Mechanical Trade-offs
In this implementation, it is relatively easy to explain how accuracy and performance trade-off. They are competing concerns. Consider these two extremes of an isochronous configuration:
Slow Isochronous
For example, the rate limiter could be configured for strict isochronous behavior by setting the active pool size to one op of nanos and the burst rate to 1.0, thus disabling bursting. If the op rate requested is 1 op/s, this configuration will work relatively well, although any caller which doesn't show up (or isn't already waiting) when the tokens become available will incur a waittime penalty. The odds of this are relatively low for a high-velocity client.
Fast Isochronous
However, if the op rate for this type of configuration is set to 1E8 operations per second, then the filler thread will be adding 100 ops worth of time when there is only one op worth of active pool space. This is due to the fact that filling can only occur at a maximal frequency which has been set to 1K fills/s on average. That will create artificial wait time, since the token consumers and producers would not have enough pool space to hold the tokens needed during fill. It is not possible on most systems to fill the pool at arbitrarily high fill frequencies. Thus, it is important for users to understand the limits of the machinery when using high rates. In most scenarios, these limits will not be onerous.
Boundary Rules
Taking these effects into account, the default configuration makes some reasonable trade-offs according to the rules below. These rules should work well for most rates below 50M ops/s. The net effect of these rules is to increase work bulking within the token pools as rates go higher.

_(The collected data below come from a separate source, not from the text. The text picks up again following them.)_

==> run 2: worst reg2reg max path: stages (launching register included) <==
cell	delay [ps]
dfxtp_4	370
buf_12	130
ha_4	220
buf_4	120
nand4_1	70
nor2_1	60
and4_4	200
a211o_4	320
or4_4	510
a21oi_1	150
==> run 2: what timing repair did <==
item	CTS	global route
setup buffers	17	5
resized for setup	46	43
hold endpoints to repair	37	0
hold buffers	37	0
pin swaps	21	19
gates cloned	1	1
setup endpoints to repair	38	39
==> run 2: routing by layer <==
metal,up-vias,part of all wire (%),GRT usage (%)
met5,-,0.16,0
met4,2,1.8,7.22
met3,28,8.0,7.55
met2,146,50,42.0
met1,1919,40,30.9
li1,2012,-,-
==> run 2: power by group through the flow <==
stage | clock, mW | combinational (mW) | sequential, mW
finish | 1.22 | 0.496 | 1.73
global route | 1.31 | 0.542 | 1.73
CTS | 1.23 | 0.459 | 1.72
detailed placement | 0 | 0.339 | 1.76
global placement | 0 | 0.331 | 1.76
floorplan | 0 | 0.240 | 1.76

Trying to go above 50M ops/s while also forcing isochronous behavior will result in artificial wait-time. For this reason, the pool size itself is not user-configurable at this time.
- The pool size will always be at least as big as two ops. This rule ensures that there is adequate buffer space for tokens when callers are accessing the token pools near the rate of the filler thread. If this were not ensured, then artificial wait time would be injected due to actual overflow error.

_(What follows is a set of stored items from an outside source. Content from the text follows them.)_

**src/rtl/bram_rd_stream_if.sv**
```systemverilog
// =============================================================================
// bram_rd_stream_if : valid/ready stream carrying BRAM words with an end-of-burst flag.
// Rev 1.0
// =============================================================================
`default_nettype none

interface bram_rd_stream_if #(
  parameter int DATA_W = 32
);
  logic [DATA_W-1:0] m_data;
  logic              m_valid;
  logic              m_last;
  logic              m_ready;

  modport master (output m_data, output m_valid, output m_last, input m_ready);
  modport slave  (input m_data, input m_valid, input m_last, output m_ready);
endinterface

`default_nettype wire

```
**src/rtl/bram_rd_stream.sv**
```systemverilog
// =============================================================================
// bram_rd_stream : snoops BRAM read strobes, captures data at RD_LAT, streams it out of a FWFT FIFO.
// Optional macro BRAM_RD_BYTESWAP_EN byte-reverses each stored word.  Rev 1.0
// =============================================================================
`default_nettype none

module bram_rd_stream #(
  parameter int DATA_W     = 32,
  parameter int RD_LAT     = 1,
  parameter int FIFO_DEPTH = 16
) (
  input  wire logic                          clk,
  input  wire logic                          rst_n,
  input  wire logic                          ram_en,
  input  wire logic [3:0]                    ram_we,
  input  wire logic                          read_over,
  input  wire logic [DATA_W-1:0]             ram_rd_data,
  bram_rd_stream_if.master                   m_if,
  output logic [$clog2(FIFO_DEPTH):0]        fifo_level,
  output logic                               ovf_err,
  input  wire logic                          err_clr
);

  localparam int AW = $clog2(FIFO_DEPTH);
  localparam logic [AW:0] FULL_LVL = (AW+1)'(FIFO_DEPTH);

  logic [RD_LAT-1:0] tag_v_q, tag_v_d;
  logic [RD_LAT-1:0] tag_l_q, tag_l_d;
  logic [RD_LAT-1:0] tag_l_eff;
  logic [AW-1:0]     wr_ptr_q, wr_ptr_d;
  logic [AW-1:0]     rd_ptr_q, rd_ptr_d;
  logic [AW:0]       level_q, level_d;
  logic              ovf_q, ovf_d;

  logic [DATA_W-1:0] mem_q      [FIFO_DEPTH];
  logic              mem_last_q [FIFO_DEPTH];

  logic              rd_issue;
  logic              push, push_last, push_ok, pop, drop, empty, full;
  logic [DATA_W-1:0] push_data;

  always_comb begin
    rd_issue = ram_en & (ram_we == 4'b0000);

    // read_over arrives one cycle after the final read, i.e. while its tag sits in stage 1
    tag_l_eff    = tag_l_q;
    tag_l_eff[0] = tag_l_q[0] | read_over;

    tag_v_d    = '0;
    tag_l_d    = '0;
    tag_v_d[0] = rd_issue;
    for (int i = 1; i < RD_LAT; i++) begin
      tag_v_d[i] = tag_v_q[i-1];
      tag_l_d[i] = tag_l_eff[i-1];
    end
  end

  always_comb begin
    push      = tag_v_q[RD_LAT-1];
    push_last = tag_l_eff[RD_LAT-1];
`ifdef BRAM_RD_BYTESWAP_EN
    push_data = {ram_rd_data[7:0], ram_rd_data[15:8], ram_rd_data[23:16], ram_rd_data[31:24]};
`else
    push_data = ram_rd_data;
`endif
  end

  always_comb begin
    empty   = (level_q == '0);
    full    = (level_q == FULL_LVL);
    pop     = ~empty & m_if.m_ready;
    // the producer cannot stall, so a full FIFO without a pop loses the word
    drop    = push & full & ~pop;
    push_ok = push & ~drop;

    wr_ptr_d = wr_ptr_q;
    rd_ptr_d = rd_ptr_q;
    level_d  = level_q;
    if (push_ok) wr_ptr_d = wr_ptr_q + AW'(1);
    if (pop)     rd_ptr_d = rd_ptr_q + AW'(1);
    case ({push_ok, pop})
      2'b10:   level_d = level_q + (AW+1)'(1);
      2'b01:   level_d = level_q - (AW+1)'(1);
      default: level_d = level_q;
    endcase

    ovf_d = ovf_q;
    if (drop)         ovf_d = 1'b1;
    else if (err_clr) ovf_d = 1'b0;
  end

  always_ff @(posedge clk) begin
    if (!rst_n) begin
      tag_v_q  <= '0;
      tag_l_q  <= '0;
      wr_ptr_q <= '0;
      rd_ptr_q <= '0;
      level_q  <= '0;
      ovf_q    <= 1'b0;
    end else begin
      tag_v_q  <= tag_v_d;
      tag_l_q  <= tag_l_d;
      wr_ptr_q <= wr_ptr_d;
      rd_ptr_q <= rd_ptr_d;
      level_q  <= level_d;
      ovf_q    <= ovf_d;
    end
  end

  // storage needs no reset: pointers and level define which entries are live
  always_ff @(posedge clk) begin
    if (push_ok) begin
      mem_q[wr_ptr_q]      <= push_data;
      mem_last_q[wr_ptr_q] <= push_last;
    end
  end

  assign m_if.m_valid = ~empty;
  assign m_if.m_data  = empty ? '0 : mem_q[rd_ptr_q];
  assign m_if.m_last  = ~empty & mem_last_q[rd_ptr_q];
  assign fifo_level   = level_q;
  assign ovf_err      = ovf_q;

endmodule

`default_nettype wire

```
**src/flat_wrapper.sv**
```systemverilog
// flat-port wrapper written by rule: the top's interface ports become plain ports
module bram_rd_stream_flat 
#(
  parameter int DATA_W     = 32,
  parameter int RD_LAT     = 1,
  parameter int FIFO_DEPTH = 16
)
  (clk, rst_n, ram_en, ram_we, read_over, ram_rd_data, fifo_level, ovf_err, err_clr, m_if_m_data, m_if_m_valid, m_if_m_last, m_if_m_ready);
  bram_rd_stream_if #(.DATA_W(DATA_W)) m_if_i ();
  input  wire logic clk;
  input  wire logic rst_n;
  input  wire logic ram_en;
  input  wire logic [3:0] ram_we;
  input  wire logic read_over;
  input  wire logic [DATA_W-1:0] ram_rd_data;
  output logic [$clog2(FIFO_DEPTH):0] fifo_level;
  output logic ovf_err;
  input  wire logic err_clr;
  output wire logic [$bits(m_if_i.m_data)-1:0] m_if_m_data;
  output wire logic [$bits(m_if_i.m_valid)-1:0] m_if_m_valid;
  output wire logic [$bits(m_if_i.m_last)-1:0] m_if_m_last;
  input wire logic [$bits(m_if_i.m_ready)-1:0] m_if_m_ready;
  assign m_if_m_data = m_if_i.m_data;
  assign m_if_m_valid = m_if_i.m_valid;
  assign m_if_m_last = m_if_i.m_last;
  assign m_if_i.m_ready = m_if_m_ready;
  bram_rd_stream #(.DATA_W(DATA_W), .RD_LAT(RD_LAT), .FIFO_DEPTH(FIFO_DEPTH)) u_core (.clk(clk), .rst_n(rst_n), .ram_en(ram_en), .ram_we(ram_we), .read_over(read_over), .ram_rd_data(ram_rd_data), .m_if(m_if_i), .fifo_level(fifo_level), .ovf_err(ovf_err), .err_clr(err_clr));
endmodule
```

- The pool size will always be at least as big as 1E6 nanos, or 1/1000 of a second. This rule ensures that the filler thread has a reasonably attainable update frequency which will prevent underflow in the active or burst pools.
- The number of ops that can fit in the pool will determine how many ops can be dispatched between fills. For example, an op rate of 1E6 will mean that up to 1000 ops worth of tokens may be present between fills, and up to 1000 ops may be allowed to start at any time before the next fill.

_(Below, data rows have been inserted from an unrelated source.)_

**src/rtl/axi_memory_bridge.sv**
```systemverilog
// AXI4-Lite slave bridging bus reads/writes onto the on-chip memory's
// single-cycle load/store strobes, one access in flight at a time.
//
// Ports:
//   clk_i, rst_n_i           clock, async active-low reset
//   axi_aw*/axi_w*/axi_b*    AXI4-Lite write address/data/response
//   axi_ar*/axi_r*           AXI4-Lite read address/data
//   store_o, store_*_o       store strobe, byte address, data, byte enables
//   store_done_i             store acknowledge
//   load_o, load_address_o   load strobe and byte address
//   load_data_i, load_done_i load data and acknowledge
module axi_memory_bridge #(
   parameter int          MEMORY_SIZE  = 1024,
   parameter logic [31:0] BASE_ADDRESS = 32'h0,
   localparam int         MEM_ADDR_W   = $clog2(MEMORY_SIZE)
) (
   input  logic                  clk_i,
   input  logic                  rst_n_i,
   input  logic [31:0]           axi_awaddr_i,
   input  logic                  axi_awvalid_i,
   output logic                  axi_awready_o,
   input  logic [31:0]           axi_wdata_i,
   input  logic [3:0]            axi_wstrb_i,
   input  logic                  axi_wvalid_i,
   output logic                  axi_wready_o,
   output logic [1:0]            axi_bresp_o,
   output logic                  axi_bvalid_o,
   input  logic                  axi_bready_i,
   input  logic [31:0]           axi_araddr_i,
   input  logic                  axi_arvalid_i,
   output logic                  axi_arready_o,
   output logic [31:0]           axi_rdata_o,
   output logic [1:0]            axi_rresp_o,
   output logic                  axi_rvalid_o,
   input  logic                  axi_rready_i,
   output logic                  store_o,
   output logic [MEM_ADDR_W-1:0] store_address_o,
   output logic [31:0]           store_data_o,
   output logic [3:0]            store_width_o,
   input  logic                  store_done_i,
   output logic                  load_o,
   output logic [MEM_ADDR_W-1:0] load_address_o,
   input  logic [31:0]           load_data_i,
   input  logic                  load_done_i
);

   typedef enum logic [2:0] {
      IDLE, LOAD, LOAD_WAIT, READ_RESP,
      STORE, STORE_WAIT, WRITE_RESP
   } state_e;

   localparam logic GRANT_READ  = 1'b0;
   localparam logic GRANT_WRITE = 1'b1;
   localparam logic [1:0] RESP_OKAY   = 2'b00;
   localparam logic [1:0] RESP_SLVERR = 2'b10;

   state_e state_q;
   logic   last_grant_q;

   logic        ar_full_q, aw_full_q, w_full_q;
   logic [31:0] ar_addr_q, aw_addr_q, w_data_q;
   logic [3:0]  w_strb_q;

   logic                  load_q, store_q;
   logic [MEM_ADDR_W-1:0] load_addr_q, store_addr_q;
   logic [31:0]           store_data_q, rdata_q;
   logic [3:0]            store_width_q;
   logic [1:0]            rresp_q, bresp_q;
   logic                  rvalid_q, bvalid_q;

   logic rd_pend, wr_pend, grant_rd, grant_wr;
   logic ar_in_range, aw_in_range;

   // Writes need both halves buffered; ties go opposite the last grant.
   assign rd_pend  = ar_full_q;
   assign wr_pend  = aw_full_q & w_full_q;
   assign grant_rd = (state_q == IDLE) & rd_pend &
                     (~wr_pend | (last_grant_q == GRANT_WRITE));
   assign grant_wr = (state_q == IDLE) & wr_pend & ~grant_rd;

   assign ar_in_range = ar_addr_q[31:MEM_ADDR_W] ==
                        BASE_ADDRESS[31:MEM_ADDR_W];
   assign aw_in_range = aw_addr_q[31:MEM_ADDR_W] ==
                        BASE_ADDRESS[31:MEM_ADDR_W];

   assign axi_arready_o = ~ar_full_q;
   assign axi_awready_o = ~aw_full_q;
   assign axi_wready_o  = ~w_full_q;

   // One-entry channel buffers; release happens on the grant out of IDLE.
   always_ff @(posedge clk_i or negedge rst_n_i) begin
      if (!rst_n_i) begin
         ar_full_q <= 1'b0;
         aw_full_q <= 1'b0;
         w_full_q  <= 1'b0;
         ar_addr_q <= '0;
         aw_addr_q <= '0;
         w_data_q  <= '0;
         w_strb_q  <= '0;
      end else begin
         if (axi_arvalid_i && !ar_full_q) begin
            ar_full_q <= 1'b1;
            ar_addr_q <= axi_araddr_i;
         end else if (grant_rd) begin
            ar_full_q <= 1'b0;
         end
         if (axi_awvalid_i && !aw_full_q) begin
            aw_full_q <= 1'b1;
            aw_addr_q <= axi_awaddr_i;
         end else if (grant_wr) begin
            aw_full_q <= 1'b0;
         end
         if (axi_wvalid_i && !w_full_q) begin
            w_full_q <= 1'b1;
            w_data_q <= axi_wdata_i;
            w_strb_q <= axi_wstrb_i;
         end else if (grant_wr) begin
            w_full_q <= 1'b0;
         end
      end
   end

   always_ff @(posedge clk_i or negedge rst_n_i) begin
      if (!rst_n_i) begin
         state_q       <= IDLE;
         last_grant_q  <= GRANT_WRITE;
         load_q        <= 1'b0;
         store_q       <= 1'b0;
         load_addr_q   <= '0;
         store_addr_q  <= '0;
         store_data_q  <= '0;
         store_width_q <= '0;
         rdata_q       <= '0;
         rresp_q       <= RESP_OKAY;
         bresp_q       <= RESP_OKAY;
         rvalid_q      <= 1'b0;
         bvalid_q      <= 1'b0;
      end else begin
         case (state_q)
            IDLE: begin
               if (grant_rd) begin
                  last_grant_q <= GRANT_READ;
                  if (ar_in_range) begin
                     state_q     <= LOAD;
                     load_q      <= 1'b1;
                     load_addr_q <= ar_addr_q[MEM_ADDR_W-1:0];
                  end else begin
                     state_q  <= READ_RESP;
                     rvalid_q <= 1'b1;
                     rresp_q  <= RESP_SLVERR;
                     rdata_q  <= '0;
                  end
               end else if (grant_wr) begin
                  last_grant_q <= GRANT_WRITE;
                  if (aw_in_range) begin
                     state_q       <= STORE;
                     store_q       <= 1'b1;
                     store_addr_q  <= aw_addr_q[MEM_ADDR_W-1:0];
                     store_data_q  <= w_data_q;
                     store_width_q <= w_strb_q;
                  end else begin
                     state_q  <= WRITE_RESP;
                     bvalid_q <= 1'b1;
                     bresp_q  <= RESP_SLVERR;
                  end
               end
            end
            LOAD: begin
               load_q  <= 1'b0;
               state_q <= LOAD_WAIT;
            end
            LOAD_WAIT: begin
               if (load_done_i) begin
                  rdata_q  <= load_data_i;
                  rresp_q  <= RESP_OKAY;
                  rvalid_q <= 1'b1;
                  state_q  <= READ_RESP;
               end
            end
            READ_RESP: begin
               if (axi_rready_i) begin
                  rvalid_q <= 1'b0;
                  state_q  <= IDLE;
               end
            end
            STORE: begin
               store_q <= 1'b0;
               state_q <= STORE_WAIT;
            end
            STORE_WAIT: begin
               if (store_done_i) begin
                  bresp_q  <= RESP_OKAY;
                  bvalid_q <= 1'b1;
                  state_q  <= WRITE_RESP;
               end
            end
            WRITE_RESP: begin
               if (axi_bready_i) begin
                  bvalid_q <= 1'b0;
                  state_q  <= IDLE;
               end
            end
            default: state_q <= IDLE;
         endcase
      end
   end

   assign load_o          = load_q;
   assign load_address_o  = load_addr_q;
   assign store_o         = store_q;
   assign store_address_o = store_addr_q;
   assign store_data_o    = store_data_q;
   assign store_width_o   = store_width_q;
   assign axi_rdata_o     = rdata_q;
   assign axi_rresp_o     = rresp_q;
   assign axi_rvalid_o    = rvalid_q;
   assign axi_bresp_o     = bresp_q;
   assign axi_bvalid_o    = bvalid_q;

endmodule

```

In practical terms, this means that rates slower than 1K ops/S will have their strictness controlled by the burst rate in general, and rates faster than 1K ops/S will automatically include some op bulking between fills.
History
A CAS-oriented method which compensated for RTC calling overhead was used previously. This method afforded very high performance, but it was difficult to reason about.
This implementation replaces that previous version. Basic synchronization primitives (implicit locking via synchronized methods) performed surprisingly well -- well enough to discard the complexity of the previous implementation.
Further, this version is much easier to study and reason about.